「みんな、やったね!」
「みんなでがんばれば、悪い奴にも勝てるんだね」
「イボタノキさん、良く考えてくれたね。ありがとう」
『ゆうすげの丘』は、みんなの笑い声や拍手でいっぱいです。
「ユウスゲの花たち、ありがとう。あたなたちが夕方咲くのを思い出し、ハニーフウが少し浮き上がった所を、ハチさんたちの大集合のじゅうたんで、谷底まで運ぶのが作戦だったんだ」
「そんなこと知らなかったけど、私たちもなんだかとても嬉しいわ」と、ユウスゲの花たちは、夕日にひかり輝いていました。
この『ゆうすげの丘』は、毎年六月の夕方になると、黄色いユウスゲの可愛い花が一斉に咲くのです。丘一面は、まるで黄色いじゅうたんを広げたように、黄色一色になるのです。
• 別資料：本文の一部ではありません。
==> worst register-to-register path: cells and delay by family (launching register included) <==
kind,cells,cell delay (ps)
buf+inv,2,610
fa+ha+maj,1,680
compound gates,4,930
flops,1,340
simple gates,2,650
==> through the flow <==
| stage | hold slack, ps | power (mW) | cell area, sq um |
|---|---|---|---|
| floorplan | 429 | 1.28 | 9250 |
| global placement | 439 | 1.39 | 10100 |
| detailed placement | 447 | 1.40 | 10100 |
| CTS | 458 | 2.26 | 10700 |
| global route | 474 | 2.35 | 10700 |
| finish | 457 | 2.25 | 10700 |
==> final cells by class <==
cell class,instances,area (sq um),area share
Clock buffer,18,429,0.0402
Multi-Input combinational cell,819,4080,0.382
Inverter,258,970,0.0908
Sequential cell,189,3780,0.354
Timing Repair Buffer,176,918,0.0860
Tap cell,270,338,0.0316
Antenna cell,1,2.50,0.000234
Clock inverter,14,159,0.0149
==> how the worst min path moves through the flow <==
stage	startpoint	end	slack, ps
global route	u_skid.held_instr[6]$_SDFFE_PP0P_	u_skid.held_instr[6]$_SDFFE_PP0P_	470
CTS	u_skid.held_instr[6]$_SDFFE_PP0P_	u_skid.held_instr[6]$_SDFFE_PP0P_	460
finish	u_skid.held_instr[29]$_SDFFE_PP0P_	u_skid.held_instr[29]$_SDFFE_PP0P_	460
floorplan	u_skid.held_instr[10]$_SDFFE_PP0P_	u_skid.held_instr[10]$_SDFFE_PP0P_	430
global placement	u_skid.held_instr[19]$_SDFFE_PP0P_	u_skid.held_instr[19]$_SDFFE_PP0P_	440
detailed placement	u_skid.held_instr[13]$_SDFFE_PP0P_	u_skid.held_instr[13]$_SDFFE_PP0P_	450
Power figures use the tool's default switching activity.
## src/rtl/rv_mc_ctrl_pkg.sv

```systemverilog
`default_nettype none
// +----------------------------------------------------------------------------+
// | rv_mc_ctrl_pkg : shared state, opcode and mux-select codes for the core    |
// | Rev 1.0                                                                    |
// +----------------------------------------------------------------------------+
package rv_mc_ctrl_pkg;

    typedef enum logic [3:0] {
        ST_IDLE     = 4'd0,
        ST_FETCH    = 4'd1,
        ST_DECODE   = 4'd2,
        ST_EXEC_R   = 4'd3,
        ST_EXEC_I   = 4'd4,
        ST_EXEC_U   = 4'd5,
        ST_MEM_ADDR = 4'd6,
        ST_MEM_RD   = 4'd7,
        ST_MEM_WR   = 4'd8,
        ST_WB_ALU   = 4'd9,
        ST_WB_MEM   = 4'd10,
        ST_BRANCH   = 4'd11,
        ST_JAL      = 4'd12,
        ST_JALR     = 4'd13,
        ST_TRAP     = 4'd14
    } state_e;

    localparam logic [6:0] OPC_OP     = 7'b0110011;
    localparam logic [6:0] OPC_OPIMM  = 7'b0010011;
    localparam logic [6:0] OPC_LUI    = 7'b0110111;
    localparam logic [6:0] OPC_AUIPC  = 7'b0010111;
    localparam logic [6:0] OPC_LOAD   = 7'b0000011;
    localparam logic [6:0] OPC_STORE  = 7'b0100011;
    localparam logic [6:0] OPC_BRANCH = 7'b1100011;
    localparam logic [6:0] OPC_JAL    = 7'b1101111;
    localparam logic [6:0] OPC_JALR   = 7'b1100111;

    localparam logic [1:0] SRCA_PC     = 2'b00;
    localparam logic [1:0] SRCA_RS1    = 2'b01;
    localparam logic [1:0] SRCA_ZERO   = 2'b10;
    localparam logic [1:0] SRCB_RS2    = 2'b00;
    localparam logic [1:0] SRCB_IMM    = 2'b01;
    localparam logic [1:0] SRCB_FOUR   = 2'b10;
    localparam logic [1:0] ALUOP_ADD   = 2'b00;
    localparam logic [1:0] ALUOP_CMP   = 2'b01;
    localparam logic [1:0] ALUOP_FUNCT = 2'b10;
    localparam logic [1:0] PCSRC_ALU    = 2'b00;
    localparam logic [1:0] PCSRC_ALUOUT = 2'b01;
    localparam logic [1:0] WB_ALUOUT   = 2'b00;
    localparam logic [1:0] WB_MEMDATA  = 2'b01;
    localparam logic [1:0] WB_PC4      = 2'b10;

    function automatic state_e decode_next(input logic [6:0] opcode);
        state_e nxt;
        case (opcode)
            OPC_OP:               nxt = ST_EXEC_R;
            OPC_OPIMM:            nxt = ST_EXEC_I;
            OPC_LUI, OPC_AUIPC:   nxt = ST_EXEC_U;
            OPC_LOAD, OPC_STORE:  nxt = ST_MEM_ADDR;
            OPC_BRANCH:           nxt = ST_BRANCH;
            OPC_JAL:              nxt = ST_JAL;
            OPC_JALR:             nxt = ST_JALR;
            default:              nxt = ST_TRAP;
        endcase
        return nxt;
    endfunction

endpackage
`default_nettype wire

```

## src/rtl/rv_wait_timer.sv

```systemverilog
`default_nettype none
// +----------------------------------------------------------------------------+
// | rv_wait_timer : 8-bit handshake wait counter with timeout compare          |
// | Rev 1.0                                                                    |
// +----------------------------------------------------------------------------+
module rv_wait_timer #(
    parameter int TIMEOUT_CYC = 255
) (
    input  logic clk_i,
    input  logic rst_i,
    input  logic clear_i,
    input  logic enable_i,
    output logic expired_o
);

    // Expired flags the waiting cycle whose increment lands on TIMEOUT_CYC.
    localparam logic [7:0] LAST_CNT = 8'(TIMEOUT_CYC - 1);

    logic [7:0] cnt_q;

    always_ff @(posedge clk_i or posedge rst_i) begin
        if (rst_i) begin
            cnt_q <= 8'd0;
        end else if (clear_i) begin
            cnt_q <= 8'd0;
        end else if (enable_i) begin
            cnt_q <= cnt_q + 8'd1;
        end
    end

    assign expired_o = (cnt_q == LAST_CNT);

endmodule
`default_nettype wire

```

## src/rtl/rv_mc_ctrl.sv

```systemverilog
`default_nettype none
// +----------------------------------------------------------------------------+
// | rv_mc_ctrl : multi-cycle RV32I control FSM with handshake timeout trap     |
// | Rev 1.0                                                                    |
// +----------------------------------------------------------------------------+
module rv_mc_ctrl
    import rv_mc_ctrl_pkg::*;
#(
    parameter int TIMEOUT_CYC = 255
) (
    input  logic       clk_i,
    input  logic       rst_i,
    input  logic [6:0] opcode_i,
    input  logic       imem_ready_i,
    input  logic       dmem_ready_i,
    input  logic       branch_taken_i,
    output logic       imem_req_o,
    output logic       dmem_req_o,
    output logic       mem_write_o,
    output logic       ir_write_o,
    output logic       pc_write_o,
    output logic       reg_write_o,
    output logic [1:0] alu_src_a_o,
    output logic [1:0] alu_src_b_o,
    output logic [1:0] alu_op_o,
    output logic [1:0] pc_src_o,
    output logic [1:0] wb_sel_o,
    output logic       trap_o,
    output logic       bus_err_o,
    output logic [3:0] state_o
);

    state_e state_q, state_d;
    logic   bus_err_q, bus_err_d;
    logic   w_wait_en;
    logic   w_wait_clr;
    logic   w_wait_expired;

    always_ff @(posedge clk_i or posedge rst_i) begin
        if (rst_i) begin
            state_q   <= ST_IDLE;
            bus_err_q <= 1'b0;
        end else begin
            state_q   <= state_d;
            bus_err_q <= bus_err_d;
        end
    end

    // Any state change restarts the wait count, so each handshake state starts at zero.
    assign w_wait_clr = (state_d != state_q);

    rv_wait_timer #(
        .TIMEOUT_CYC (TIMEOUT_CYC)
    ) u_wait_timer (
        .clk_i     (clk_i),
        .rst_i     (rst_i),
        .clear_i   (w_wait_clr),
        .enable_i  (w_wait_en),
        .expired_o (w_wait_expired)
    );

    always_comb begin
        state_d     = state_q;
        bus_err_d   = bus_err_q;
        w_wait_en   = 1'b0;
        imem_req_o  = 1'b0;
        dmem_req_o  = 1'b0;
        mem_write_o = 1'b0;
        ir_write_o  = 1'b0;
        pc_write_o  = 1'b0;
        reg_write_o = 1'b0;
        alu_src_a_o = SRCA_PC;
        alu_src_b_o = SRCB_RS2;
        alu_op_o    = ALUOP_ADD;
        pc_src_o    = PCSRC_ALU;
        wb_sel_o    = WB_ALUOUT;
        trap_o      = 1'b0;

        case (state_q)
            ST_IDLE: state_d = ST_FETCH;
            ST_FETCH: begin
                imem_req_o  = 1'b1;
                alu_src_a_o = SRCA_PC;
                alu_src_b_o = SRCB_FOUR;
                alu_op_o    = ALUOP_ADD;
                if (imem_ready_i) begin
                    ir_write_o = 1'b1;
                    pc_write_o = 1'b1;
                    pc_src_o   = PCSRC_ALU;
                    state_d    = ST_DECODE;
                end else begin
                    w_wait_en = 1'b1;
                    if (w_wait_expired) begin
                        state_d   = ST_TRAP;
                        bus_err_d = 1'b1;
                    end
                end
            end
            ST_DECODE: begin
                alu_src_a_o = SRCA_PC;
                alu_src_b_o = SRCB_IMM;
                alu_op_o    = ALUOP_ADD;
                state_d     = decode_next(opcode_i);
            end
            ST_EXEC_R: begin
                alu_src_a_o = SRCA_RS1;
                alu_src_b_o = SRCB_RS2;
                alu_op_o    = ALUOP_FUNCT;
                state_d     = ST_WB_ALU;
            end
            ST_EXEC_I: begin
                alu_src_a_o = SRCA_RS1;
                alu_src_b_o = SRCB_IMM;
                alu_op_o    = ALUOP_FUNCT;
                state_d     = ST_WB_ALU;
            end
            ST_EXEC_U: begin
                // opcode bit 5 separates LUI (zero + imm) from AUIPC (pc + imm).
                alu_src_a_o = opcode_i[5] ? SRCA_ZERO : SRCA_PC;
                alu_src_b_o = SRCB_IMM;
                alu_op_o    = ALUOP_ADD;
                state_d     = ST_WB_ALU;
            end
            ST_MEM_ADDR: begin
                alu_src_a_o = SRCA_RS1;
                alu_src_b_o = SRCB_IMM;
                alu_op_o    = ALUOP_ADD;
                state_d     = opcode_i[5] ? ST_MEM_WR : ST_MEM_RD;
            end
            ST_MEM_RD, ST_MEM_WR: begin
                dmem_req_o  = 1'b1;
                mem_write_o = (state_q == ST_MEM_WR);
                if (dmem_ready_i) begin
                    state_d = (state_q == ST_MEM_WR) ? ST_FETCH : ST_WB_MEM;
                end else begin
                    w_wait_en = 1'b1;
                    if (w_wait_expired) begin
                        state_d   = ST_TRAP;
                        bus_err_d = 1'b1;
                    end
                end
            end
            ST_WB_ALU: begin
                reg_write_o = 1'b1;
                wb_sel_o    = WB_ALUOUT;
                state_d     = ST_FETCH;
            end
            ST_WB_MEM: begin
                reg_write_o = 1'b1;
                wb_sel_o    = WB_MEMDATA;
                state_d     = ST_FETCH;
            end
            ST_BRANCH: begin
                alu_src_a_o = SRCA_RS1;
                alu_src_b_o = SRCB_RS2;
                alu_op_o    = ALUOP_CMP;
                pc_write_o  = branch_taken_i;
                pc_src_o    = PCSRC_ALUOUT;
                state_d     = ST_FETCH;
            end
            ST_JAL: begin
                pc_write_o  = 1'b1;
                pc_src_o    = PCSRC_ALUOUT;
                reg_write_o = 1'b1;
                wb_sel_o    = WB_PC4;
                state_d     = ST_FETCH;
            end
            ST_JALR: begin
                alu_src_a_o = SRCA_RS1;
                alu_src_b_o = SRCB_IMM;
                alu_op_o    = ALUOP_ADD;
                pc_write_o  = 1'b1;
                pc_src_o    = PCSRC_ALU;
                reg_write_o = 1'b1;
                wb_sel_o    = WB_PC4;
                state_d     = ST_FETCH;
            end
            ST_TRAP: trap_o = 1'b1;
            default: state_d = ST_TRAP;
        endcase
    end

    assign bus_err_o = bus_err_q;
    assign state_o   = state_q;

endmodule
`default_nettype wire
```
<file path="config.mk">
export PLATFORM = sky130hd
export DESIGN_NAME = queue_fifo_param
export DESIGN_NICKNAME = d
export VERILOG_FILES = /design/src/rtl/queue_pkg.sv /design/src/rtl/queue_ram.sv /design/src/rtl/queue_fifo_param.sv
export SDC_FILE = /design/constraint.sdc
export NUM_CORES = 1
export LEC_CHECK = 0
export ABC_AREA = 1
export BUFFER_PORTS_ARGS = -buffer_cell sky130_fd_sc_hd__buf_2
export CORE_MARGIN = 4
export CORE_UTILIZATION = 50
export CTS_CLUSTER_SIZE = 20
export DETAILED_ROUTE_END_ITERATION = 10
export MAX_ROUTING_LAYER = met4
export PLACE_DENSITY_LB_ADDON = 0.25
export SYNTH_ARGS = -nofsm -noshare
export SYNTH_HDL_FRONTEND = slang
export SYNTH_SLANG_ARGS = --single-unit
</file>
<file path="constraint.sdc">
create_clock -name clk_10khz -period 3.53 [get_ports clk_10khz]
set_input_delay 0.353 -clock clk_10khz [delete_from_list [all_inputs] [get_ports clk_10khz]]
set_output_delay 0.353 -clock clk_10khz [all_outputs]
set_load 0.01 [all_outputs]
</file>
「ヤマホタルブクロさんやハチさん、そしてユウスゲの花たちみんなの力を借りながら、風や太陽や月や雲や星の情報を得て、ぼくの作戦を立てることが出来たんだ。みんなで一緒に生きているのがよくわかったよ」
イボタノキは、ゆっくりと話すのでした。
「みんな、ほんとうにありがとう。うまくいかなかったらハチさんの命がなかったんだ」
「ハチさん、ほんとうにご苦労さま」
みんなの拍手が、鳴り止みませんでした。ハチたちは、この『ゆうすげの丘』は、われわれの故郷だと口々に言い、嬉しそうに飛び回っています。
そして、『ゆうすげの丘』は、また活気を取り戻し、毎日が縁日のように賑やかになりました。